» **Exercise objective**
Retype, exactly as they appear below, the lines between the line holding "gates resized for" and the line holding "adders and majority gates | 379", both ends included.

» **The input**
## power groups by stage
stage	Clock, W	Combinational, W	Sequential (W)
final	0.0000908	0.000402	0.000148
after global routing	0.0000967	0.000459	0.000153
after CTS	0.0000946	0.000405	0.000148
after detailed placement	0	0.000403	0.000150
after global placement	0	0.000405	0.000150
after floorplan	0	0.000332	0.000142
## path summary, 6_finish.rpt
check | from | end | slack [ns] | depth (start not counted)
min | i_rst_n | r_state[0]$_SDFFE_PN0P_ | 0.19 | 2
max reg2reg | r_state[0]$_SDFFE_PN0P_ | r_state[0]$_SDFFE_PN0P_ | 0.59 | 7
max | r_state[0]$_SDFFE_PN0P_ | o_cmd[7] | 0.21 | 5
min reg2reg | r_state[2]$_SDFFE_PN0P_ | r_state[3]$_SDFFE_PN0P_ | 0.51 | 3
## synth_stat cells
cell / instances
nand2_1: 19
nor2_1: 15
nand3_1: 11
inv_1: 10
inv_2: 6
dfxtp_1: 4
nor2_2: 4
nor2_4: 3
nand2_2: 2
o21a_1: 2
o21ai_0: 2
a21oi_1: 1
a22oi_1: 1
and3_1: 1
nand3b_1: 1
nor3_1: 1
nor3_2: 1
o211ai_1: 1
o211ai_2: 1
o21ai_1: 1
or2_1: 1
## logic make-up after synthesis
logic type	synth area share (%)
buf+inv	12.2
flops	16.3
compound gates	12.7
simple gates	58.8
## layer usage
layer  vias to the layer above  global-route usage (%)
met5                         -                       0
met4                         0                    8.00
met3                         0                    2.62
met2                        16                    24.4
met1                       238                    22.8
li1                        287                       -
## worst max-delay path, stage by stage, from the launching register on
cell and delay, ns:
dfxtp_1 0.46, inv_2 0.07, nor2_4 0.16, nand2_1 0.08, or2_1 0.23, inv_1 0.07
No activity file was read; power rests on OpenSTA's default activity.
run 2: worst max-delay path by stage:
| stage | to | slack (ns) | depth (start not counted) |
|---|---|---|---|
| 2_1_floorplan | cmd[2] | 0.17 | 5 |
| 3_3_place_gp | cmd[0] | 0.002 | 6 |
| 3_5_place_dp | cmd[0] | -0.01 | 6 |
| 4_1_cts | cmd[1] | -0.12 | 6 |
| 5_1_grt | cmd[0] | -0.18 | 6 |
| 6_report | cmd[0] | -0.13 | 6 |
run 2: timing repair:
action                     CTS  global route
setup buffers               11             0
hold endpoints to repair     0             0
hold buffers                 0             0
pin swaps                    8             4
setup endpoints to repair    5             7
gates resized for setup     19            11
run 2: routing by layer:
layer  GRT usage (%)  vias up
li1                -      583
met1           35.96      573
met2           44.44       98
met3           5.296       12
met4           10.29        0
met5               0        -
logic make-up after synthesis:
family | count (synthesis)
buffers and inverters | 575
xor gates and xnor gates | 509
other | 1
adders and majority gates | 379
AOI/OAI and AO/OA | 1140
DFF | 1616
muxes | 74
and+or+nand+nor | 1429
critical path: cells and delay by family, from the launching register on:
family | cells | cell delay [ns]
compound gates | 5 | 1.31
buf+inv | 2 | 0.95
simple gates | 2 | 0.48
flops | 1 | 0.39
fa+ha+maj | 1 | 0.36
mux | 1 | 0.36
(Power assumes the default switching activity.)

» **Answer to this problem**
gates resized for setup     19            11
run 2: routing by layer:
layer  GRT usage (%)  vias up
li1                -      583
met1           35.96      573
met2           44.44       98
met3           5.296       12
met4           10.29        0
met5               0        -
logic make-up after synthesis:
family | count (synthesis)
buffers and inverters | 575
xor gates and xnor gates | 509
other | 1
adders and majority gates | 379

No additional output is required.